How transverse momentum conservation breaks azimuthal correlation factorization
Jia-Lin Pei, Guo-Liang Ma, Adam Bzdak
TL;DR
This work addresses the breakdown of azimuthal factorization in small-system collisions by showing that transverse-momentum conservation (TMC) is the dominant mechanism shaping two-particle azimuthal correlations. The authors develop an analytical framework that combines TMC with flow fluctuations to derive expressions for the factorization ratios $r_2$ and $r_3$, and they validate these predictions by quantitatively reproducing CMS p-Pb data across multiple $p_T$ and multiplicity ranges. A key result is the sign rule that the deviation $r_n-1$ follows $(-1)^{n+1}$, yielding $r_2<1$ (even) and $r_3>1$ (odd), with a stronger effect for $r_3$ and lower multiplicities. The framework provides a principled way to quantify transverse-momentum-dependent flow fluctuations and enhances our understanding of collectivity in small collision systems, while suggesting future extensions to include longitudinal momentum conservation for a complete phase-space picture.
Abstract
The breakdown of azimuthal two-particle correlation factorization, quantified by the ratios $r_2$ and $r_3$, serves as a sensitive probe of transverse-momentum-dependent flow fluctuations. While hydrodynamic models predict $r_3 \leq 1$, experimental data from CMS in p-Pb collisions exhibit $r_3 > 1$, presenting a clear puzzle. We show that transverse momentum conservation (TMC) is the key mechanism dictating this factorization breakdown in small systems. We systematically calculate the effect of TMC as a function of the momentum difference between particles across various multiplicity and momentum ranges.
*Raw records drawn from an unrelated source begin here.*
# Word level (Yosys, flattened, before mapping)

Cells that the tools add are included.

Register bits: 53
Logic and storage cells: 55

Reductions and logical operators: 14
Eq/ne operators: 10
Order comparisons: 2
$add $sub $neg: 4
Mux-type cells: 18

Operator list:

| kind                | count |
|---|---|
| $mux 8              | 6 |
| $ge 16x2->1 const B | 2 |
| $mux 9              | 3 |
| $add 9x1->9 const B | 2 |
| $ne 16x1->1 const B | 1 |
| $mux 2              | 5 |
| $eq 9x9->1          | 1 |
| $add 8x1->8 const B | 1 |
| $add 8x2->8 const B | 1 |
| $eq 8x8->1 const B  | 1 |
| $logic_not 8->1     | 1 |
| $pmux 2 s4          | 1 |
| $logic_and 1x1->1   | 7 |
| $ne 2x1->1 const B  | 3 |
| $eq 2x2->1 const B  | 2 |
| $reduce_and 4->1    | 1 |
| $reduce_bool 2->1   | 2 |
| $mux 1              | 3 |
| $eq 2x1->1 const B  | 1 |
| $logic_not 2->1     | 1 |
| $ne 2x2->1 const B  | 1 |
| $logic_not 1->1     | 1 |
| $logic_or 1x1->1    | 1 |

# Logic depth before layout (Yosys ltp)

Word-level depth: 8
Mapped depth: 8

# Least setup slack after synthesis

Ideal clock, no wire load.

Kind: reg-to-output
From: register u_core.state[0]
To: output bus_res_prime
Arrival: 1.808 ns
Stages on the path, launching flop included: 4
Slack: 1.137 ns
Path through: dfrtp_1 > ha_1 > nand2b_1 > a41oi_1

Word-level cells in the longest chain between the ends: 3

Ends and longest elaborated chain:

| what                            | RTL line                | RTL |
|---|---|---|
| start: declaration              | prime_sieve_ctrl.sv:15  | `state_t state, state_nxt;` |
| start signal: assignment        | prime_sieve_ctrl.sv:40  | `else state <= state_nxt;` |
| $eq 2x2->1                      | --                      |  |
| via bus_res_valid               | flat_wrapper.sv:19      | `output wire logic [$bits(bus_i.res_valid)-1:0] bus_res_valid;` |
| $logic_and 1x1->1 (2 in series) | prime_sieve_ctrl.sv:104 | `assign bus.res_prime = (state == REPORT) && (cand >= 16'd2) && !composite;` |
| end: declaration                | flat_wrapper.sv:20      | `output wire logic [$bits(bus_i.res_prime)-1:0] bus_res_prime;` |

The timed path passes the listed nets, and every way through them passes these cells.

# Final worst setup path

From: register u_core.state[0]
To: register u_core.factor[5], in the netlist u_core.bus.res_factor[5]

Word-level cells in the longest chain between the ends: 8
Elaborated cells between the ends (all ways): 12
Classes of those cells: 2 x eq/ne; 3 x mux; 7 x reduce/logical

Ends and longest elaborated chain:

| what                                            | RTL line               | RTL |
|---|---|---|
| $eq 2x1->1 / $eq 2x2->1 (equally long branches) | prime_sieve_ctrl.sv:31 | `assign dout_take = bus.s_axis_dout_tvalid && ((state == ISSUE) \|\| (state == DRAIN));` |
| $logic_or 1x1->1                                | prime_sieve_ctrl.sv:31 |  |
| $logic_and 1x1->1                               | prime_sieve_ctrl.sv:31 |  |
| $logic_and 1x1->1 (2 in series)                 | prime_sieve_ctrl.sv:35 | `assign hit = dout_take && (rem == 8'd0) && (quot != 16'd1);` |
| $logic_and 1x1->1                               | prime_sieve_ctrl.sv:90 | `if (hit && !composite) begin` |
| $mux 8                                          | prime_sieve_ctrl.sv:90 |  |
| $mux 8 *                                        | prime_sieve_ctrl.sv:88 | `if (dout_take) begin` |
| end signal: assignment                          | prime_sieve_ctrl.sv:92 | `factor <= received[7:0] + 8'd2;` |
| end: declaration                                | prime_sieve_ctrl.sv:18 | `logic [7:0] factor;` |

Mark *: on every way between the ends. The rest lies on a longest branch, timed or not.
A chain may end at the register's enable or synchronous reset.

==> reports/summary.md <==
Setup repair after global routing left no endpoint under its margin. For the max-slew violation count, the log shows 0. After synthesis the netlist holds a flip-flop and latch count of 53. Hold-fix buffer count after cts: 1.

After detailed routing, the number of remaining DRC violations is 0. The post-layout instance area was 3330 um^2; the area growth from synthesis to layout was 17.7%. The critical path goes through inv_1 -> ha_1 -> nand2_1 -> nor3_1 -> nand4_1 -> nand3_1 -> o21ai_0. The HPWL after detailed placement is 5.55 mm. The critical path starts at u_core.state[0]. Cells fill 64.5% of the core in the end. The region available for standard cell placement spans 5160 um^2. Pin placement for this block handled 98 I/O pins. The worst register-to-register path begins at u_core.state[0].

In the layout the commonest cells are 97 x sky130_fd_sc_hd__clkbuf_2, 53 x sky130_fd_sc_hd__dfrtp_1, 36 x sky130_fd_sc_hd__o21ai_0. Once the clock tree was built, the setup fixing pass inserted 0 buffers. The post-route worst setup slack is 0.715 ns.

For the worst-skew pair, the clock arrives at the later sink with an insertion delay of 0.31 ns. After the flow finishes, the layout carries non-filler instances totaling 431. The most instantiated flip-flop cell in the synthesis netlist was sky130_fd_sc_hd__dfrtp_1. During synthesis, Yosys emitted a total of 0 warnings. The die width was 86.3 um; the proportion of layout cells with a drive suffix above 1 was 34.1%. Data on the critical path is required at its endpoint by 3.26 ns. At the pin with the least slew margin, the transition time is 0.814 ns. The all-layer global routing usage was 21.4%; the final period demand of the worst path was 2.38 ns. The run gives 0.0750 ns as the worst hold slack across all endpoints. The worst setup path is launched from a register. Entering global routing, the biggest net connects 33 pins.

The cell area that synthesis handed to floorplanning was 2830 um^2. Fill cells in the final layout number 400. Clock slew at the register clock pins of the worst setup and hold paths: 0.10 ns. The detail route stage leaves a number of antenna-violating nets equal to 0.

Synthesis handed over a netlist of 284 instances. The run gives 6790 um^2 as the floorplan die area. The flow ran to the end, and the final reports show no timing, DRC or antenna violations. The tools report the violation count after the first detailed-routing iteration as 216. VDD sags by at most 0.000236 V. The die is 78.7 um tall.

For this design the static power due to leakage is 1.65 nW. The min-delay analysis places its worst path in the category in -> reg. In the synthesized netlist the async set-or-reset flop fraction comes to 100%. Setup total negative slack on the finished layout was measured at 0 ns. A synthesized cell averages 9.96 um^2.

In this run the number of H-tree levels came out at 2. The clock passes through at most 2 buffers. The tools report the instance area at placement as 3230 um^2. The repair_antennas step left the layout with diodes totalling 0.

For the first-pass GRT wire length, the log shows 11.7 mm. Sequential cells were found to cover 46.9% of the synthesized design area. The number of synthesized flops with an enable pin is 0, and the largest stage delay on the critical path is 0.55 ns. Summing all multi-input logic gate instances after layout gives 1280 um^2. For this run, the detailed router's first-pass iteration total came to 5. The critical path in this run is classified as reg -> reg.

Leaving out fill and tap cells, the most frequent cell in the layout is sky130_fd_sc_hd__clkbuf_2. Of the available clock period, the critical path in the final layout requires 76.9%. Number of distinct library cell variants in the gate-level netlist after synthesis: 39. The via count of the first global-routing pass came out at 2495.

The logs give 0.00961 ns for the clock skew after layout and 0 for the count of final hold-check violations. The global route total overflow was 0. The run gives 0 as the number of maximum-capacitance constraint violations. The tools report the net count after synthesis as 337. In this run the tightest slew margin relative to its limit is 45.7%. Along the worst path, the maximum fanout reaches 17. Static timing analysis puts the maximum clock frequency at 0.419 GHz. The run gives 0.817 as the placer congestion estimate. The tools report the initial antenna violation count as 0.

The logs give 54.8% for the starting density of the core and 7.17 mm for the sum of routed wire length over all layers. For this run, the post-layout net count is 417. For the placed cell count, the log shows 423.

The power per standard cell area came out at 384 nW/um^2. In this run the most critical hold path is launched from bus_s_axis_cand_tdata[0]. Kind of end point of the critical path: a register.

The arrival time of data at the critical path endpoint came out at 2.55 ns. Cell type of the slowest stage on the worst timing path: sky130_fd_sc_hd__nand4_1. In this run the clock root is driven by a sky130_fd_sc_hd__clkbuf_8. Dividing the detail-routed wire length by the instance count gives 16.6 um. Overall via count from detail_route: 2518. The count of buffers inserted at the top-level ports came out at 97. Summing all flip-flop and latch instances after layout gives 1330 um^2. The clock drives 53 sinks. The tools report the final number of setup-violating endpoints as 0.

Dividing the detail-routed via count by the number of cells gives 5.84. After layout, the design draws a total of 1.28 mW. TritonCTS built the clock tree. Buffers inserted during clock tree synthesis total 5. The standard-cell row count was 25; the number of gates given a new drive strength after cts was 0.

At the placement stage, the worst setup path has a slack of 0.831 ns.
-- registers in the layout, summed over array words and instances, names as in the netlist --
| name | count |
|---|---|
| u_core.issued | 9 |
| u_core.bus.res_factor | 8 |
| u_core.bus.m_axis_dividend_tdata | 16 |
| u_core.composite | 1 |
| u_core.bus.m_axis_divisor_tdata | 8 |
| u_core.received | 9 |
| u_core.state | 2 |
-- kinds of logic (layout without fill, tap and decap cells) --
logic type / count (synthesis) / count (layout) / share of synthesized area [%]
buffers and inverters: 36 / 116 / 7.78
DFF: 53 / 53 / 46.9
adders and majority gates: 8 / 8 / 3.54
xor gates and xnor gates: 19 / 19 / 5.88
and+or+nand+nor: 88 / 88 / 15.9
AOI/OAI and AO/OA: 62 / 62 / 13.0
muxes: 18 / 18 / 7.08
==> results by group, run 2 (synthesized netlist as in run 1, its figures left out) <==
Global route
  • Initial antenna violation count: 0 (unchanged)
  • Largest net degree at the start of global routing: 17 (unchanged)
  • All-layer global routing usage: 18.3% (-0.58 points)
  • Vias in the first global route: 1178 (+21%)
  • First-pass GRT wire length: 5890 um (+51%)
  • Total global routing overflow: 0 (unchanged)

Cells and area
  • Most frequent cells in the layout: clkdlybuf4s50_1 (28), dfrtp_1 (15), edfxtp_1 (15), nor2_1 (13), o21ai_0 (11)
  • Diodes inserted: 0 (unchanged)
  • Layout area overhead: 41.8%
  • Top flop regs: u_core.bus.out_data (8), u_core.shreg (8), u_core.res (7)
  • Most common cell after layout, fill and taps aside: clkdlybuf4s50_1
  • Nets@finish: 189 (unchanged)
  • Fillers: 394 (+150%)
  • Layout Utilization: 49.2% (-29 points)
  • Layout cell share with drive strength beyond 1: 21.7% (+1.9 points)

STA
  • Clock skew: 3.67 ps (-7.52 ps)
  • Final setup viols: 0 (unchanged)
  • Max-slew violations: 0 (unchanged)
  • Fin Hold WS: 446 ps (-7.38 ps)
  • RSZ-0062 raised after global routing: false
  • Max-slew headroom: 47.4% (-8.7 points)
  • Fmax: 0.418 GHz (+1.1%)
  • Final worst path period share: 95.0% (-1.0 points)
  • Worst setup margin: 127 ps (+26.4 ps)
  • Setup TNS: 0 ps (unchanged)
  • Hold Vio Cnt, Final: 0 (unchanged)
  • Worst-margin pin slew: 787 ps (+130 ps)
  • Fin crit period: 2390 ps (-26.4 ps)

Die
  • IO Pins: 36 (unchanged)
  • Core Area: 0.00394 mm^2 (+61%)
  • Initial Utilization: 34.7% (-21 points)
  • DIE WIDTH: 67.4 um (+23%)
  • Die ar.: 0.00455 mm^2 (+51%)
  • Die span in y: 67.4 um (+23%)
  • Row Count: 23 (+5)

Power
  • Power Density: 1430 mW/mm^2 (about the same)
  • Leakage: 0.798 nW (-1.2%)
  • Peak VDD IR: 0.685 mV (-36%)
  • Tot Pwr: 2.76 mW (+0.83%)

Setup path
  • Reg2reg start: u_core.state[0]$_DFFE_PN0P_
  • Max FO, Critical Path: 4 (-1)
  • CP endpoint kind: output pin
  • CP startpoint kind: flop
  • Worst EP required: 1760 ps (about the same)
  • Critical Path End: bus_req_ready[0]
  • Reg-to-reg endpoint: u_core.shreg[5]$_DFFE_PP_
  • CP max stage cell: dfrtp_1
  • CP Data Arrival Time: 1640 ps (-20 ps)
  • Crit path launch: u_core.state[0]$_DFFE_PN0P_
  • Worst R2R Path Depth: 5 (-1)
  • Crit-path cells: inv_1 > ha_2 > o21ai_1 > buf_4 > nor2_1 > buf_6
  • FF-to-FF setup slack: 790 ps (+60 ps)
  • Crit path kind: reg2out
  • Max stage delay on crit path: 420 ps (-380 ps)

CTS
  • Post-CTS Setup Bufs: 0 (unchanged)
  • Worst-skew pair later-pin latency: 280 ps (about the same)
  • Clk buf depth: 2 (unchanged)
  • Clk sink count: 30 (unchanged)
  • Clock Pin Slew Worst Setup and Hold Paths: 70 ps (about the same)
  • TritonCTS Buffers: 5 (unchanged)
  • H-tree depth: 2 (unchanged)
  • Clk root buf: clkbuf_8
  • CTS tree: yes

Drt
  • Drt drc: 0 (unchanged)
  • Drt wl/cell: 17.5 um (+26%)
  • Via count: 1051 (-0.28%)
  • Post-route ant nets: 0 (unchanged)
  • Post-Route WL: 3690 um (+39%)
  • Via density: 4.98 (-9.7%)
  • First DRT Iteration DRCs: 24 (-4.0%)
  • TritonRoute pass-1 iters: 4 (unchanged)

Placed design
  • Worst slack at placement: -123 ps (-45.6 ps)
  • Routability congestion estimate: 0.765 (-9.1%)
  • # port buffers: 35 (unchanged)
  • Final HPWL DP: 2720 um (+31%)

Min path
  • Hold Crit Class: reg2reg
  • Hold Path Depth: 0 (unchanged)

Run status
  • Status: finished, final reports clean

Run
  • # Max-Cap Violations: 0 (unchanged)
File: config.mk
export PLATFORM = sky130hd
export DESIGN_NAME = xiyiji_seq
export DESIGN_NICKNAME = d
export VERILOG_FILES = /design/src/rtl/xiyiji_seq.sv
export SDC_FILE = /design/constraint.sdc
export NUM_CORES = 1
export LEC_CHECK = 0
export CAP_MARGIN = 20
export CORE_AREA = 2 2 55 62
export DETAILED_ROUTE_END_ITERATION = 10
export DIE_AREA = 0 0 57 64
export PLACE_DENSITY = 0.82
export SLEW_MARGIN = 0
export SYNTH_ARGS = -nofsm -noshare
export SYNTH_HDL_FRONTEND = slang
export SYNTH_SLANG_ARGS = --single-unit
File: constraint.sdc
create_clock -name clk -period 3.15 [get_ports clk]
set_clock_uncertainty 0.15 [all_clocks]
set_input_delay 0.315 -clock clk [delete_from_list [all_inputs] [get_ports clk]]
set_output_delay 0.315 -clock clk [all_outputs]
set_load 0.01 [all_outputs]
Our results are in quantitative agreement with CMS p-Pb data for both $r_2$ and $r_3$. A central finding is a sign rule: under TMC, the deviation $r_n - 1$ follows $\left ( - 1 \right )^{n+1} $, being negative for even and positive for odd harmonic orders $n$. This work establishes an analytical framework to quantify transverse-momentum-dependent flow fluctuations and provides new insights into the origin of collectivity in small colliding systems.